The difficulties I’m talking about have everything to do with expectations. We have invented an ideal that is utterly unattainable. We have read too many celebrity magazines and taken too many Facebook posts at face value and developed unrealistic goals that can only serve to make us feel like failures.
Today’s woman is expected to finish college with at least a bachelor’s degree, have a successful career in which she shatters glass ceilings and makes everything previous generations fought for worth it. She is expected to marry well and have three children, all of whom will participate in roughly seventeen extracurricular activities per week from the time they are potty trained (which, by the way, she should feel solely responsible for and should have completed by the time the child is rolling over). These children should be nurtured but not coddled, raised with self-esteem in spades and given every opportunity. Her husband should feel valued as a partner and she should not only decorate and maintain their home like something out of House Beautiful, she should know and practice every sex tip ever printed in Cosmo. She should volunteer in her community, be active in her church, and have a rockin’ body worthy of a twenty-year old. She should fill her wrinkles and lift her breasts, and by no means should she ever look like a mom. By God, if Angelina Jolie can pop out that many kids and still fit into her high school jeans, then so should Modern Woman. She should be well read and belong to at least one book club, coach soccer, volunteer at her children’s schools, and host a killer dinner party.
And perhaps she should also ride a unicorn to work, because we seem to be talking about mythical creatures…

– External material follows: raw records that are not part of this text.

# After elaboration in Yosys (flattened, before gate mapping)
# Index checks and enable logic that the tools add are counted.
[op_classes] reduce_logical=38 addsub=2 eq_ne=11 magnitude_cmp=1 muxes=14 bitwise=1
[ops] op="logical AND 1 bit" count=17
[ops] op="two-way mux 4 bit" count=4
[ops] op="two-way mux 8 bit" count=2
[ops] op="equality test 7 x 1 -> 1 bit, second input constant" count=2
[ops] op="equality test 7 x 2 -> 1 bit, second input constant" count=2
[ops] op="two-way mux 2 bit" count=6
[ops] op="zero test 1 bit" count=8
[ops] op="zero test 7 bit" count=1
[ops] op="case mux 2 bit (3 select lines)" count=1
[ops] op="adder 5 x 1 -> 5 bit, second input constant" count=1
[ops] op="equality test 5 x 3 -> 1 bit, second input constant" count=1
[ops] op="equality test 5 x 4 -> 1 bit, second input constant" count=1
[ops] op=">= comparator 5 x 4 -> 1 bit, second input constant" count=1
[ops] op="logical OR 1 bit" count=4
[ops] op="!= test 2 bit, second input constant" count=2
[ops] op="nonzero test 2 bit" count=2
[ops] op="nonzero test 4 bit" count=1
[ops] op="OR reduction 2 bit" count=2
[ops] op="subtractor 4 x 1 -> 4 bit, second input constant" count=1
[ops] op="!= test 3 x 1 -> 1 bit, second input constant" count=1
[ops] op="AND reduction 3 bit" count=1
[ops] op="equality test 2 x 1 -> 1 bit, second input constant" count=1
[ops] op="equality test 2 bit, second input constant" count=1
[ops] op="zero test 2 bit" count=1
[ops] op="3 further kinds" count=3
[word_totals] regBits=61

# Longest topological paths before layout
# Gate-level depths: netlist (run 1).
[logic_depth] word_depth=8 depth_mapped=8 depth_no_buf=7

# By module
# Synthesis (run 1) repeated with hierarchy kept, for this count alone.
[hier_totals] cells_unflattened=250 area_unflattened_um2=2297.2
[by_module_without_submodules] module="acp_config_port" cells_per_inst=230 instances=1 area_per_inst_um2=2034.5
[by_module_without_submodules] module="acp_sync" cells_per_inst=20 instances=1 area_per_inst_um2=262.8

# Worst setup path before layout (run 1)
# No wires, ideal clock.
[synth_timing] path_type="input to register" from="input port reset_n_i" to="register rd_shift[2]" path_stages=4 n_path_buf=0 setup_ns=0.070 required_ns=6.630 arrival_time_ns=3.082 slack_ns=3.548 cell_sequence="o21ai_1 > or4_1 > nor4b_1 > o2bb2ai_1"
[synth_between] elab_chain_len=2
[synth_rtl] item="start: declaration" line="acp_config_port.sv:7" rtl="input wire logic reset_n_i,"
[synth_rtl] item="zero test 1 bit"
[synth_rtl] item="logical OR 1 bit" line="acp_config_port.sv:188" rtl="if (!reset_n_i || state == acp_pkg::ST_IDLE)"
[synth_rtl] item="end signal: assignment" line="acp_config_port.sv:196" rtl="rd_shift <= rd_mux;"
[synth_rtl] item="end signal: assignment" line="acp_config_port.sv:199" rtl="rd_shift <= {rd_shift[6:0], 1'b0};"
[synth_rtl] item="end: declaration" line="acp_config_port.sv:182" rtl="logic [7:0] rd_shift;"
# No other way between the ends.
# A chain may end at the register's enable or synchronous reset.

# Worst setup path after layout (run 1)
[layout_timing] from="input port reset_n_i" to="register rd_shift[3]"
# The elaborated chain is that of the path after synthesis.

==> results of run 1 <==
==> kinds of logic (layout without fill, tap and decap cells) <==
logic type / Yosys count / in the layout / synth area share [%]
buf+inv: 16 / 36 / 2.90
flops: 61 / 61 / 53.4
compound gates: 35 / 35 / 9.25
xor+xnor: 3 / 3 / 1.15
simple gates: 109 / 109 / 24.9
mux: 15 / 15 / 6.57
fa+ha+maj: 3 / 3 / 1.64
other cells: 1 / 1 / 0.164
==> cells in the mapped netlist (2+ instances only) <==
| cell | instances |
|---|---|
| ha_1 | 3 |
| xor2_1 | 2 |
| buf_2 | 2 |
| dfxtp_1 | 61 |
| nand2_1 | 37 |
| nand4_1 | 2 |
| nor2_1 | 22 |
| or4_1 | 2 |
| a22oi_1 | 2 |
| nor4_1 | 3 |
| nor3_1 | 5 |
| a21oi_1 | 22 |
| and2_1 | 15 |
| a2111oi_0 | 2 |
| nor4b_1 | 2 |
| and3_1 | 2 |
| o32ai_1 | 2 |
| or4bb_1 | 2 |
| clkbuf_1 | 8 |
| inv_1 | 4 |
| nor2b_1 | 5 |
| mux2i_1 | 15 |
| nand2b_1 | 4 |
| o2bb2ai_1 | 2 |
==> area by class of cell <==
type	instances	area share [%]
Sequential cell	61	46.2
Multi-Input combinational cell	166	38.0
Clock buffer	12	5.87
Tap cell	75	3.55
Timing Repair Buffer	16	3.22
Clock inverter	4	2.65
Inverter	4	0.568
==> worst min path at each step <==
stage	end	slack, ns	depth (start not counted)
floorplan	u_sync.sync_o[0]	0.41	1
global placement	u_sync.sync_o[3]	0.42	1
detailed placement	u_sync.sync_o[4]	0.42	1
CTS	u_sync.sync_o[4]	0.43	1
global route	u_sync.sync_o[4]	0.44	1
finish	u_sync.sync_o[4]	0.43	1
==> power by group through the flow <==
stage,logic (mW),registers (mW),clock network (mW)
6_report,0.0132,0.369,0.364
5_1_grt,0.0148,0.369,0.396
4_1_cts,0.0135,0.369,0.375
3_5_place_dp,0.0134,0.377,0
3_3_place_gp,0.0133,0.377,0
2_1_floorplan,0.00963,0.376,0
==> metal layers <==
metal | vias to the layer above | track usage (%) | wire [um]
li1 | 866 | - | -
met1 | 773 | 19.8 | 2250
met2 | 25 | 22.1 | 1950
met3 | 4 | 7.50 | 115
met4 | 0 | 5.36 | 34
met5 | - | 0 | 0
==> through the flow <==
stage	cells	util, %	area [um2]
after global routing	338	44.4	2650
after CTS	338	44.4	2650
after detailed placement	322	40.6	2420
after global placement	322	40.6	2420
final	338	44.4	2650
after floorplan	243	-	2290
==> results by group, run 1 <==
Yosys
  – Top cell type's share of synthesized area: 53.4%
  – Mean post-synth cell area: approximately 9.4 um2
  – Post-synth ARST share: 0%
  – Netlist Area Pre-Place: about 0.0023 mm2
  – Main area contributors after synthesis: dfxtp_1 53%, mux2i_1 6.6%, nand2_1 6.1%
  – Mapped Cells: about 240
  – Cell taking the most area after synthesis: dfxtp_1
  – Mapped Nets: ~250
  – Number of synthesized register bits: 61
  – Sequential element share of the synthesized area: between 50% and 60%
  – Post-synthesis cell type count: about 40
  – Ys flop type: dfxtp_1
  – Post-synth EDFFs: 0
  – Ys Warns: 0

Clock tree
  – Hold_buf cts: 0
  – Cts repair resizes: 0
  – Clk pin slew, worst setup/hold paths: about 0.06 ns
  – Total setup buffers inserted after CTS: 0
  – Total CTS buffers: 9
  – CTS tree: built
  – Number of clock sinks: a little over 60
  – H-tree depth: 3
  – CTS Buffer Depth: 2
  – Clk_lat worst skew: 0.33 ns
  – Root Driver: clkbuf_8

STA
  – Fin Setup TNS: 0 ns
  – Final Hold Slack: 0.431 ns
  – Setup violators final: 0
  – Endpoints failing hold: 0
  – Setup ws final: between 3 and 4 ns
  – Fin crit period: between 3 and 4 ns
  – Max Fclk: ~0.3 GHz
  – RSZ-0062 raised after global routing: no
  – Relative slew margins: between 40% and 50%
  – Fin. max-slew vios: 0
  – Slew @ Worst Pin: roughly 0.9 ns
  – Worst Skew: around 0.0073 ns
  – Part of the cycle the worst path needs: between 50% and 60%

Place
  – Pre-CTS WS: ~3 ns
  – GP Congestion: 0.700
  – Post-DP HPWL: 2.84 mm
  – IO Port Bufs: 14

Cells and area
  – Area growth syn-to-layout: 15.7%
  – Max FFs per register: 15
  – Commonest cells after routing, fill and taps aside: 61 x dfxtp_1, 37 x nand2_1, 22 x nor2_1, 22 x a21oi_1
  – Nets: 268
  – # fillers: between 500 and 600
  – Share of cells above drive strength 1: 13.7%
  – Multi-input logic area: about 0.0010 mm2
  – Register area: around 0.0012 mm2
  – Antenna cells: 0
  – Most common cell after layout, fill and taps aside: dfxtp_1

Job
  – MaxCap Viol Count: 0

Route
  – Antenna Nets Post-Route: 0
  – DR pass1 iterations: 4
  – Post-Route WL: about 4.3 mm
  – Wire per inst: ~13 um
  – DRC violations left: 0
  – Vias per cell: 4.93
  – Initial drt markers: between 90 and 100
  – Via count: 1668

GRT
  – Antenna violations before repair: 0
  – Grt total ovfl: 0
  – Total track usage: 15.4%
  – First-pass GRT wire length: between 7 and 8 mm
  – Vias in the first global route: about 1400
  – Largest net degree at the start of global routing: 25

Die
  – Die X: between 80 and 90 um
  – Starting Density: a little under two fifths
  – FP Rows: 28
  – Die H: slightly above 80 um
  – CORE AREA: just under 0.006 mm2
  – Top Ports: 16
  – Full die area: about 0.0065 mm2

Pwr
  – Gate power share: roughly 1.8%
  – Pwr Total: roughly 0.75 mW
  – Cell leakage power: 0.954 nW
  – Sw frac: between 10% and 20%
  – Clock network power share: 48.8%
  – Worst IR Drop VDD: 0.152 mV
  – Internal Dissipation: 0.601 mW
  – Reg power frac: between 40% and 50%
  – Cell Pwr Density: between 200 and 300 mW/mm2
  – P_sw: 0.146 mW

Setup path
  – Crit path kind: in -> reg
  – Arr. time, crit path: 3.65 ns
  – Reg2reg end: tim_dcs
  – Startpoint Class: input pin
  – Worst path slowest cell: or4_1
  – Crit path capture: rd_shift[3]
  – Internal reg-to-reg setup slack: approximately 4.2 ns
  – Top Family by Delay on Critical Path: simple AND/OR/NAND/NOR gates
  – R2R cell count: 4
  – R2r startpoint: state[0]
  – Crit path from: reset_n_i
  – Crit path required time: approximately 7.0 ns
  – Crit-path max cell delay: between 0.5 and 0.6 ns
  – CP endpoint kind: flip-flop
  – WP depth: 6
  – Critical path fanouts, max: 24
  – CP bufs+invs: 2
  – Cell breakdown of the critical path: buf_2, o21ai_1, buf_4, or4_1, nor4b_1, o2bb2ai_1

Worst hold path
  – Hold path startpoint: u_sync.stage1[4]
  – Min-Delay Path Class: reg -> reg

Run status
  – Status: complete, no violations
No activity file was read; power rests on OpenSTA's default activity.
### src/shared/ftp_pkg.sv
package ftp_pkg;

  // ==========================================================
  // Widths and counts
  localparam int COORD_W = 10;
  localparam int TICK_W = 24;
  localparam int FLASH_SLOTS = 10;
  localparam int MACRO_LEVELS = 4;
  localparam logic [3:0] FLASH_MAX_IDX = 4'h9;
  localparam logic [3:0] PEN_SINGLE = 4'h1;
  localparam logic [2:0] HEX_SHORT = 3'h4;
  localparam logic [2:0] HEX_WIDE = 3'h6;

  // ==========================================================
  // Timing
  localparam int CLK_PERIOD_NS = 100;
  localparam int MS_NS = 1000000;
  localparam int CYC_PER_MS = MS_NS / CLK_PERIOD_NS;
  // Default flash phase length, 500 ms
  localparam logic [15:0] FLASH_DEF_MS = 16'h01F4;

  // ==========================================================
  // ASCII hex
  localparam logic [7:0] ASCII_ZERO = 8'h30;
  localparam logic [7:0] ASCII_ALPHA_OFS = 8'h37;
  localparam logic [7:0] ASCII_UPPER_A = 8'h41;
  localparam logic [3:0] NIB_TEN = 4'hA;

  // ==========================================================
  // Commands and drawing environment
  typedef enum logic [4:0] {
    FLASH_DEFINE_CMD, FLASH_STOP_CMD, FLASH_RESUME_CMD, FLASH_DELETE_CMD,
    FLASH_SYNC_CMD, DRAW_STATE_SAVE_CMD, DRAW_STATE_RESTORE_CMD,
    PIXEL_WRITE_SHORT_CMD, PIXEL_WRITE_WIDE_CMD, PIXEL_READ_SHORT_CMD,
    PIXEL_READ_WIDE_CMD, LINE_DRAW_CMD, SET_FG_CMD, SET_BG_CMD, SET_PEN_CMD,
    CURSOR_MOVE_CMD, FLASH_RELEASE_CMD
  } ftp_op_t;

  typedef struct packed {
    logic [15:0] fg;
    logic [15:0] bg;
    logic [3:0] pen;
    logic [1:0] line_style;
    logic [COORD_W-1:0] cur_x;
    logic [COORD_W-1:0] cur_y;
    logic [COORD_W-1:0] org_x;
    logic [COORD_W-1:0] org_y;
    logic [3:0] font;
    logic [1:0] align;
    logic [1:0] draw_mode;
  } ftp_env_t;

  localparam ftp_env_t ENV_POWERUP = '{fg: 16'hFFFF, bg: 16'h0000, pen: 4'h1, default: '0};

  // 5-6-5 to 8-8-8, channels high, low bits zero
  function automatic logic [23:0] rgb565_to_888(input logic [15:0] c);
    rgb565_to_888 = {c[15:11], 3'h0, c[10:5], 2'h0, c[4:0], 3'h0};
  endfunction : rgb565_to_888

  function automatic logic [15:0] rgb888_to_565(input logic [23:0] c);
    rgb888_to_565 = {c[23:19], c[15:10], c[7:3]};
  endfunction : rgb888_to_565

endpackage : ftp_pkg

When are we going to cut ourselves some slack? When are we going to realize we can’t be all things to all people? When are we going to start saying NO?
I went to college and I love my job. I have a great marriage and two wonderful children. I try to eat healthy and I exercise to keep myself sane. But I carry an extra fifteen pounds. I occasionally fight with my husband. I sometimes fail my kiddos as a parent. Some days my job makes me want to scream. I have days when I suck at being me.
We have some pretty incredible advantages afforded to us in this day and age. We have had our road paved by some incredible women. We should strive to be the best people we can be. But that doesn’t have to mean being CEO or having an ass like JLo. It doesn’t mean we have to be PTO president or raise our own organic vegetables. It just means we have to be ourselves, flaws and all. No one is asking us to be perfect except us.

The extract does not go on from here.